Resep dari pedagang cimol tersebut pun ia praktikkan di rumah. Cimol buatannya ia bawa ke sekolah untuk dijual, dan ternyata banyak yang suka.

Dari hasil berjualan cimol sejak duduk di kelas 1-3 SMA, Cika bisa membeli sepeda motor, membuat gerobak untuk berjualan cimol, dan punya biaya masuk kuliah keperawatan di STIKES Harapan Bangsa, Purwokerto.

Cika tetap melanjutkan jualan cimol meski saat itu statusnya sebagai mahasiswa. Bahkan ia lebih bersemangat karena kampus adalah tempat yang punya potensi besar untuk dagangannya. Benar saja, cimol jualan Ciko yang dijualnya di kawasan kampus itu sangat laris manis.

Di tengah kesibukannya bejualan cimol, Cika tetap fokus pada studinya. Terbukti ia mampu lulus cumlaude dari kampusnya pada 2013 silam.
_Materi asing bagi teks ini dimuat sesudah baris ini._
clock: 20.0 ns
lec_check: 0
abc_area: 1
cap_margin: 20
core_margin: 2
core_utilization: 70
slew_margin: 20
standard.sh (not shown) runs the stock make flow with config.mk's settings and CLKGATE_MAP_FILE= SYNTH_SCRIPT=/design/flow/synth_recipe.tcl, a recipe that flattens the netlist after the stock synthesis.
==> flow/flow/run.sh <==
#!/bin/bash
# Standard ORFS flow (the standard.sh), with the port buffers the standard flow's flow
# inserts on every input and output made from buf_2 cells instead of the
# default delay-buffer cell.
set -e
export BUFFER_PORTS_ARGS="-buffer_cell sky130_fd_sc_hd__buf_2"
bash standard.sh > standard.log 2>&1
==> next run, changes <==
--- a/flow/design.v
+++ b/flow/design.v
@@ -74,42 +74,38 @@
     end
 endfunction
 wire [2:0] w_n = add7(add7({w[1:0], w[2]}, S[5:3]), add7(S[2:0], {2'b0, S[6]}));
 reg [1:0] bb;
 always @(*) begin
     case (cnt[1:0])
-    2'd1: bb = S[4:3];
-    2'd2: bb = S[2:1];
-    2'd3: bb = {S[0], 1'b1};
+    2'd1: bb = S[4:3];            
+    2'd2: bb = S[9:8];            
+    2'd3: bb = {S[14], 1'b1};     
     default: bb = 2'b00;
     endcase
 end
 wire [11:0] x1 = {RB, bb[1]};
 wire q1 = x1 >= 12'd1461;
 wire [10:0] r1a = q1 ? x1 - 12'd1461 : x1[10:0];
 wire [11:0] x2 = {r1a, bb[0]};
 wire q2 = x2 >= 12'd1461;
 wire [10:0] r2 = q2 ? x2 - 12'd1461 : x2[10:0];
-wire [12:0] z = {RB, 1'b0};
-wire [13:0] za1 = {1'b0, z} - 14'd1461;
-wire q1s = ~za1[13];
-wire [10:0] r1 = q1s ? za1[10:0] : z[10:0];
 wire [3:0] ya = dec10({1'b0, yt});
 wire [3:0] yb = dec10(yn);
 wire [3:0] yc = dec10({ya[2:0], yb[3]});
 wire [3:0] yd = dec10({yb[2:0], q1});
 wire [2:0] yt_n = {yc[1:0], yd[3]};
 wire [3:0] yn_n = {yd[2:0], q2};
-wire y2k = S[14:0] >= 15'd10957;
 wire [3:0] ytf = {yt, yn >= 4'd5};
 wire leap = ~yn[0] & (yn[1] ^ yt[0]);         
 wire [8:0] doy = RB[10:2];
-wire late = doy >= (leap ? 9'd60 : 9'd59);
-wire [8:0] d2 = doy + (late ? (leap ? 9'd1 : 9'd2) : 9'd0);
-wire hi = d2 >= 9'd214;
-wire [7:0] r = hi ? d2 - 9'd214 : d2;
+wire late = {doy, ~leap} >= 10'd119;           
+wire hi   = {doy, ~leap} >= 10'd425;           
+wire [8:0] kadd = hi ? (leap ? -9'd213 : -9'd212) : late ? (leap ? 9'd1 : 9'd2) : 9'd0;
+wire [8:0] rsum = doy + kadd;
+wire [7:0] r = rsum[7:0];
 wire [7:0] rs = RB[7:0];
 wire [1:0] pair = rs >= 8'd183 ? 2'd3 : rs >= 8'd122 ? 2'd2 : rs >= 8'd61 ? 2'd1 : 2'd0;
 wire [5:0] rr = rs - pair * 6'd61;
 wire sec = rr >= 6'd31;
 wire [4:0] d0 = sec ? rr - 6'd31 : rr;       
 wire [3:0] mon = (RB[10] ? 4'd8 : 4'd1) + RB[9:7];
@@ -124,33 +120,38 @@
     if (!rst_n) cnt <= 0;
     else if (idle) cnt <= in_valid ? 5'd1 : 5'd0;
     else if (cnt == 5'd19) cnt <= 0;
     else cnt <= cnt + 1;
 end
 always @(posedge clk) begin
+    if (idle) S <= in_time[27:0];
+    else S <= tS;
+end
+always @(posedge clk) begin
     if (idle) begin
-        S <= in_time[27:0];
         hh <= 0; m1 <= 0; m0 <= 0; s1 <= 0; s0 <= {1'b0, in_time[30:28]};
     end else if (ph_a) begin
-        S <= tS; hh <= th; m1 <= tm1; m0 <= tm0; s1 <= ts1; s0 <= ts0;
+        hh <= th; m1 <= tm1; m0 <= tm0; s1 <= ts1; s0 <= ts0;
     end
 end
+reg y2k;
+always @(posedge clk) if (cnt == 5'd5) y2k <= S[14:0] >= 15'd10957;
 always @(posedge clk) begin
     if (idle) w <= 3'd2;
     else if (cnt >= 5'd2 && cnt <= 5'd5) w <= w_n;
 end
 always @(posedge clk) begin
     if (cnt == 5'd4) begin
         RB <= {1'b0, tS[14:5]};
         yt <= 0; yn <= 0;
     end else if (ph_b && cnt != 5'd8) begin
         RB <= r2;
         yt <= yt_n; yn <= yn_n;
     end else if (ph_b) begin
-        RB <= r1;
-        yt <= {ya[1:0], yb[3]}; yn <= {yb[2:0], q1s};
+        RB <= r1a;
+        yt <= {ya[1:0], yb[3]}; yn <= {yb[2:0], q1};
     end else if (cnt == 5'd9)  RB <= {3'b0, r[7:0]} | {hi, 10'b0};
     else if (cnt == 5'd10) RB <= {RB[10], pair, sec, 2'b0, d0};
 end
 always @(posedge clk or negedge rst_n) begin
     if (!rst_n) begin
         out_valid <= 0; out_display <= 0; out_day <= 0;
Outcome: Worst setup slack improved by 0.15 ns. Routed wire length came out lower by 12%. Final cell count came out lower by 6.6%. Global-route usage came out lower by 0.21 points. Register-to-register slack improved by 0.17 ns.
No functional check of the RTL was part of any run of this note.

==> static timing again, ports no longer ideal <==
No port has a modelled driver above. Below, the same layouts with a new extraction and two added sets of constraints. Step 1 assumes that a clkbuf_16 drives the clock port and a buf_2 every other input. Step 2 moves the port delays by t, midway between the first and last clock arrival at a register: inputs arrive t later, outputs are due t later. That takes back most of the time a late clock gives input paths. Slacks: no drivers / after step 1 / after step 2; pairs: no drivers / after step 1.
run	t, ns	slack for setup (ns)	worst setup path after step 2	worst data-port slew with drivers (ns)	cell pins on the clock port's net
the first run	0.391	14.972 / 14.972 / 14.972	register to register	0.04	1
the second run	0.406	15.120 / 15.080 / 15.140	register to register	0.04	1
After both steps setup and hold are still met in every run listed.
This is an optimization exercise on Yosys and OpenROAD, whose aim is small area, not a production implementation. Where RTL was checked, it was by simulation tests only, not by an equivalence proof against the original. Power is estimated from default activity; no workload was simulated.

==> module chess_top, before the edit <==
module chess_top( MemOE, MemWR, RamCS, FlashCS, QuadSpiFlashCS,
		ClkPort,
		BtnL, BtnU, BtnD, BtnR, BtnC,
		Sw0,
		vga_hsync, vga_vsync,
		vga_r0, vga_r1, vga_r2,
		vga_g0, vga_g1, vga_g2,
		vga_b0, vga_b1,
		Ld0, Ld1, Ld2, Ld3, Ld4
	);
input		Sw0;
input		BtnL, BtnU, BtnD, BtnR, BtnC;
input		ClkPort;
output wire	MemOE, MemWR, RamCS, FlashCS, QuadSpiFlashCS;
assign MemOE = 1'b0;
assign MemWR = 1'b0;
assign RamCS = 1'b0;
assign FlashCS = 1'b0;
assign QuadSpiFlashCS = 1'b0;
output wire vga_hsync, vga_vsync;
output wire vga_r0, vga_r1, vga_r2;
output wire vga_g0, vga_g1, vga_g2;
output wire vga_b0, vga_b1;
output wire Ld0, Ld1, Ld2, Ld3, Ld4;
wire Reset = Sw0;
wire[2:0] vga_r;
wire[2:0] vga_g;
wire[1:0] vga_b;
assign vga_r0 = vga_r[2]; assign vga_r1 = vga_r[1]; assign vga_r2 = vga_r[0];
assign vga_g0 = vga_g[2]; assign vga_g1 = vga_g[1]; assign vga_g2 = vga_b[0];
assign vga_b0 = vga_b[1]; assign vga_b1 = vga_b[0];
wire BtnC_pulse, BtnU_pulse, BtnR_pulse, BtnL_pulse, BtnD_pulse;
input_debounce L_debounce(.CLK(ClkPort), .RESET(Reset), .Btn(BtnL), .Btn_pulse(BtnL_pulse));
input_debounce R_debounce(.CLK(ClkPort), .RESET(Reset), .Btn(BtnR), .Btn_pulse(BtnR_pulse));
input_debounce U_debounce(.CLK(ClkPort), .RESET(Reset), .Btn(BtnU), .Btn_pulse(BtnU_pulse));
input_debounce D_debounce(.CLK(ClkPort), .RESET(Reset), .Btn(BtnD), .Btn_pulse(BtnD_pulse));
input_debounce C_debounce(.CLK(ClkPort), .RESET(Reset), .Btn(BtnC), .Btn_pulse(BtnC_pulse));
function [3:0] init_piece;
	input [5:0] sq;
	reg [2:0] back;
	begin
		case (sq[2:0])
			3'd0, 3'd7: back = 3'd4;
			3'd1, 3'd6: back = 3'd2;
			3'd2, 3'd5: back = 3'd3;
			3'd3:       back = 3'd5;
			default:    back = 3'd6;
		endcase
		case (sq[5:3])
			3'd0: init_piece = {1'b1, back};
			3'd1: init_piece = 4'b1001;
			3'd6: init_piece = 4'b0001;
			3'd7: init_piece = {1'b0, back};
			default: init_piece = 4'b0000;
		endcase
	end
endfunction
wire [5:0] cursor_addr, selected_addr, dest_addr;
wire [3:0] sel_piece;
wire sel_empty;
wire [2:0] logic_state;
wire [3:0] cursor_contents;
reg ahead_empty;
wire player_is_black;
game_logic logic_module(
	.CLK(ClkPort), .RESET(Reset),
	.BtnL(BtnL_pulse), .BtnU(BtnU_pulse), .BtnR(BtnR_pulse), .BtnD(BtnD_pulse), .BtnC(BtnC_pulse),
	.cursor_contents(cursor_contents), .cursor_stale(pend_dest && cursor_addr[3] == dest_addr[3] && cursor_addr[0] == dest_addr[0]),
	.ahead_empty(ahead_empty && !(pend_dest && dest_addr == ahead_sq)),
	.cursor_addr(cursor_addr), .selected_addr(selected_addr),
	.sel_piece(sel_piece), .sel_empty(sel_empty), .dest_addr(dest_addr),
	.state(logic_state), .player_to_move(player_is_black), .move_is_legal(Ld4));
assign { Ld3, Ld2, Ld1, Ld0 } = { 1'b0, logic_state };
wire st_initial = (logic_state == 3'd0);
wire st_write   = (logic_state == 3'd3);
wire st_erase   = (logic_state == 3'd4);
reg [255:0] ring;            
reg [5:0] phase;             
reg init_pending;
reg pend_dest;               
wire [3:0] slot0  = ring[3:0];
wire [3:0] slot32 = ring[131:128];
wire absorb_dest = pend_dest && (phase == dest_addr);
wire absorb_src  = sel_empty && (phase == selected_addr);
wire phase_last = (phase[4:0] == 5'd16);
reg [3:0] head_in;           
always @(*) begin
	if (init_pending) head_in = init_piece(phase);
	else if (absorb_dest) head_in = sel_piece;
	else if (absorb_src) head_in = 4'b0000;
	else head_in = slot0;
end
always @(posedge ClkPort) begin
	ring <= {head_in, ring[255:4]};
	phase <= st_initial ? 6'd0 : {phase[5] ^ phase_last,
	                              phase[3:0], phase[4] ^ phase[2] ^ (phase[3:0] == 4'd0)};
	init_pending <= st_initial | (init_pending & ~(phase_last & phase[5]));
	pend_dest <= st_write | (pend_dest & ~absorb_dest);
end
function [1:0] mod3;
	input [2:0] v;
	case (v)
		3'd0, 3'd3, 3'd6: mod3 = 2'd0;
		3'd1, 3'd4, 3'd7: mod3 = 2'd1;
		default:          mod3 = 2'd2;
	endcase
endfunction
reg [3:0] box [0:8];
wire [3:0] head_dr = {1'b0, phase[5:3]} - {1'b0, cursor_addr[5:3]};
wire [3:0] head_dc = {1'b0, phase[2:0]} - {1'b0, cursor_addr[2:0]};
wire head_near = (head_dr == 4'd0 || head_dr == 4'd1 || head_dr == 4'd15)
              && (head_dc == 4'd0 || head_dc == 4'd1 || head_dc == 4'd15);
always @(posedge ClkPort)
	if (head_near) box[mod3(phase[5:3]) * 3 + mod3(phase[2:0])] <= head_in;
assign cursor_contents = box[mod3(cursor_addr[5:3]) * 3 + mod3(cursor_addr[2:0])];
wire [5:0] ahead_sq = {(player_is_black ? 3'd2 : 3'd5), selected_addr[2:0]};
always @(posedge ClkPort)
	if (phase == ahead_sq) ahead_empty <= (head_in[2:0] == 3'b000);
wire [5:0] cur_sq, next_sq;
wire col_end;
reg [3:0] dcur, dnext;
wire next_any  = (next_sq[4:0] == phase[4:0]);      
wire next_head = next_any && (next_sq[5] == phase[5]);
wire cur_is_dest = (cur_sq == dest_addr);
wire cur_is_src  = (cur_sq == selected_addr);
always @(posedge ClkPort) begin
	if (next_any) dnext <= next_head ? head_in : slot32;
	if (col_end) dcur <= next_head ? head_in : dnext;
	else if (absorb_dest && cur_is_dest) dcur <= sel_piece;
	else if (absorb_src && cur_is_src) dcur <= 4'b0000;
end
reg [3:0] disp_piece;
always @(*) begin
	if (pend_dest && cur_sq == dest_addr) disp_piece = sel_piece;
	else if (sel_empty && cur_sq == selected_addr) disp_piece = 4'b0000;
	else disp_piece = dcur;
end
display_interface display_interface(
	.CLK(ClkPort), .RESET(Reset),
	.HSYNC(vga_hsync), .VSYNC(vga_vsync),
	.R(vga_r), .G(vga_g), .B(vga_b),
	.PIECE(disp_piece), .CUR_SQ(cur_sq), .NEXT_SQ(next_sq), .COL_END(col_end),
	.CURSOR_ADDR(cursor_addr), .SELECT_ADDR(selected_addr),
	.SELECT_EN(logic_state == 3'd2));
endmodule
clock: 10.0 ns
lec_check: 0
cap_margin: 20
core_margin: 2
core_utilization: 60
cts_buf_list: sky130_fd_sc_hd__clkbuf_16
cts_cluster_diameter: 100
cts_cluster_size: 28
place_density: 0.85
slew_margin: 20
standard.sh (not shown) runs the stock make flow with config.mk's settings and CLKGATE_MAP_FILE= SYNTH_SCRIPT=/design/flow/synth_recipe.tcl, a recipe that flattens the netlist after the stock synthesis.
==> flow/flow/run.sh <==
#!/bin/bash
# Standard layout, with the port buffers made from the smallest buffer cell.
bash standard.sh BUFFER_PORTS_ARGS="-buffer_cell sky130_fd_sc_hd__buf_1" finish > standard.log 2>&1
Edit:
--- a/flow/design.v
+++ b/flow/design.v
@@ -380,9 +380,9 @@
 game_logic logic_module(
 	.CLK(ClkPort), .RESET(Reset),
 	.BtnL(BtnL_pulse), .BtnU(BtnU_pulse), .BtnR(BtnR_pulse), .BtnD(BtnD_pulse), .BtnC(BtnC_pulse),
 	.cursor_contents(cursor_contents), .cursor_stale(pend_dest && cursor_addr[3] == dest_addr[3] && cursor_addr[0] == dest_addr[0]),
-	.ahead_empty(ahead_empty && !(pend_dest && dest_addr == ahead_sq)),
+	.ahead_empty(ahead_empty && !(pend_dest && ahead_is_dest)),
 	.cursor_addr(cursor_addr), .selected_addr(selected_addr),
 	.sel_piece(sel_piece), .sel_empty(sel_empty), .dest_addr(dest_addr),
 	.state(logic_state), .player_to_move(player_is_black), .move_is_legal(Ld4));
 assign { Ld3, Ld2, Ld1, Ld0 } = { 1'b0, logic_state };
@@ -420,16 +420,23 @@
 		default:          mod3 = 2'd2;
 	endcase
 endfunction
 reg [3:0] box [0:8];
-wire [3:0] head_dr = {1'b0, phase[5:3]} - {1'b0, cursor_addr[5:3]};
-wire [3:0] head_dc = {1'b0, phase[2:0]} - {1'b0, cursor_addr[2:0]};
-wire head_near = (head_dr == 4'd0 || head_dr == 4'd1 || head_dr == 4'd15)
-              && (head_dc == 4'd0 || head_dc == 4'd1 || head_dc == 4'd15);
+function near1;
+	input [2:0] a, b;
+	case ({a, b})
+		6'o00, 6'o01, 6'o10, 6'o11, 6'o12, 6'o21, 6'o22, 6'o23, 6'o32, 6'o33, 6'o34,
+		6'o43, 6'o44, 6'o45, 6'o54, 6'o55, 6'o56, 6'o65, 6'o66, 6'o67, 6'o76, 6'o77: near1 = 1'b1;
+		default: near1 = 1'b0;
+	endcase
+endfunction
+wire head_near = near1(phase[5:3], cursor_addr[5:3]) && near1(phase[2:0], cursor_addr[2:0]);
 always @(posedge ClkPort)
 	if (head_near) box[mod3(phase[5:3]) * 3 + mod3(phase[2:0])] <= head_in;
 assign cursor_contents = box[mod3(cursor_addr[5:3]) * 3 + mod3(cursor_addr[2:0])];
 wire [5:0] ahead_sq = {(player_is_black ? 3'd2 : 3'd5), selected_addr[2:0]};
+wire ahead_is_dest = (dest_addr[5] != player_is_black) && (dest_addr[3] != player_is_black)
+                  && (dest_addr[0] == selected_addr[0]);
 always @(posedge ClkPort)
 	if (phase == ahead_sq) ahead_empty <= (head_in[2:0] == 3'b000);
 wire [5:0] cur_sq, next_sq;
 wire col_end;
Outcome:
- The changed run finished with timing, DRC and antenna clean
- sequential power hardly moves
- die area is lower by 0.41%
- non-clock buffer count goes down by 2
- maximum frequency grows by 5.5%
- clock power climbs by about 0.8%
- worst hold slack gets better by 0.0054 ns
Source: an optimization exercise on an open RTL-to-GDS flow (aim: small area, a short achievable clock period and few clock cycles). Production flows keep margins and buffers that such runs may drop. Only simulation tests tie the RTL to the original design; equivalence was not proved.

==> design.v <==
`timescale 1ns/1ps
module ForwardSub4x4(
    input              clk,
    input              rst,
    input              start,
    input      [511:0] L_in,  
    input      [127:0] b_in,
    output reg         done,
    output reg [127:0] y_out
);
  reg signed [31:0] L [0:15];
  reg signed [31:0] b [0:3];
  reg signed [31:0] y [0:3];
  reg [1:0] i;
  integer j;
  localparam IDLE  = 3'd0,
             LOAD  = 3'd1,
             CALC  = 3'd2,
             DONE  = 3'd3;
  reg [2:0] state;
  reg signed [31:0] sum;
  integer idx;
  always @(posedge clk) begin
    if(rst) begin
      state <= IDLE;
      done  <= 0;
    end else begin
      case(state)
        IDLE: begin
          done <= 0;
          if(start)
            state <= LOAD;
        end
        LOAD: begin
          for(idx=0; idx<16; idx=idx+1) begin
            if(idx/4 >= idx%4)
              L[idx] <= L_in[idx*32 +: 32];
          end
          for(idx=0; idx<4; idx=idx+1) begin
            b[idx] <= b_in[idx*32 +: 32];
          end
          i <= 0;   
          state <= CALC;
        end
        CALC: begin
          sum = b[i];
          for(j=0; j<3; j=j+1) begin
            if(j < i)
              sum = sum - (L[{i, j[1:0]}] * y[j]);
          end
          if(sum == 32'sh80000000 && L[{i, i}] == -32'sd1)
            y[i] <= 32'sh80000000;
          else if(L[{i, i}] != 0)
            y[i] <= sum / L[{i, i}];
          else
            y[i] <= 0;  
          if(i<3) begin
            i <= i+1;
          end else begin
            state <= DONE;
          end
        end
        DONE: begin
          done <= 1;
          for(idx=0; idx<4; idx=idx+1) begin
            y_out[idx*32 +: 32] <= y[idx];
          end
          if(start) begin
            done  <= 0;
            state <= LOAD;
          end
        end
      endcase
    end
  end
endmodule
From an optimization exercise on the open Yosys and OpenROAD flow, aimed at small area, a short achievable clock period and few clock cycles per item; shortcuts taken in it are not production practice.
At most, simulation tests tie the RTL to the original design; equivalence was not proved.

Design mult_top, start of the top module:
module mult_top (
    input  logic        clock,
    input  logic        reset,
    input  logic        in_valid,
    input  logic [31:0] in_rs1,
    input  logic [31:0] in_rs2,
    input  logic [5:0]  in_dest,
    input  logic [3:0]  in_bm,
    input  logic [2:0]  in_func,
    output logic        fu_free,
    input  logic [3:0]  b_mm_resolve,
    input  logic        b_mm_mispred,
    input  logic        cdb_gnt,
    output logic        out_valid,
    output logic [31:0] out_result,
    output logic [5:0]  out_dest
);
Size in the first run: roughly 2700 cells after synthesis, about 250 flip-flops, about 130 I/O pins, ~0.035 sq mm of cells after synthesis.
==> flow/config.mk <==
export PLATFORM = sky130hd
export DESIGN_NAME = mult_top
export DESIGN_NICKNAME = mult_top
export VERILOG_FILES = /design/flow/design.v
export SDC_FILE = /design/flow/constraint.sdc
export NUM_CORES = 4
export LEC_CHECK = 0
export ABC_CLOCK_PERIOD_IN_PS = 3000
export CAP_MARGIN = 20
export CORE_MARGIN = 2
export CORE_UTILIZATION = 65
export PLACE_DENSITY = 0.75
export SETUP_SLACK_MARGIN = 2.0
export SLEW_MARGIN = 20
export SYNTH_HIERARCHICAL = 1
export SYNTH_MINIMUM_KEEP_SIZE = 0
==> flow/constraint.sdc <==
create_clock -name core_clock -period 6.5 [get_ports {clock}]
set_input_delay 1.3000 -clock core_clock [delete_from_list [all_inputs] [get_ports {clock}]]
set_output_delay 1.3000 -clock core_clock [all_outputs]
set_load 0.01 [all_outputs]
run.sh (not shown) runs the stock make flow with config.mk's settings and CLKGATE_MAP_FILE= SYNTH_SCRIPT=/design/flow/synth_recipe.tcl, a recipe that flattens the netlist after the stock synthesis.
The first run completed with no timing, DRC or antenna violations.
Setelah lulus, Cika tetap melanjutkan usaha cimolnya yang saat itu telah  memiliki 12 karyawan yang membantunya memproduksi cimol.

Mendirikan CV Made Arizka

Untuk mengembangkan usaha cimolnya, Cika pun mendirikan waralaba dengan nama “Made Arizka”. Nama ini merupakan singkatan nama dalam keluarganya, yaitu Maksi, Dewi, Agus, Riza, dan Cika.

CV Made Arizka Sejahtera milik Cika ini berlokasi di Desa Lesmana RT 3 RW 6, Kecamatan Ajibarang.

Setelah membentuk CV tersebut, Cika mulai melakukan inovasi untuk jualan cimolnya agar lebih berkembang dan bisa meningkatkan omzet.


Resika Caesaria bersama para karyawan perusahaan cimolnya, CV Made Arizka


Maka, terciptalah cimol dengan varian rasa mulai rasa pedas, barbeque, keju, jagung manis, hingga pizza. Dari hasil inovasi ini, omzet penjualan cimol pun meningkat hinga Rp90 juta per bulan.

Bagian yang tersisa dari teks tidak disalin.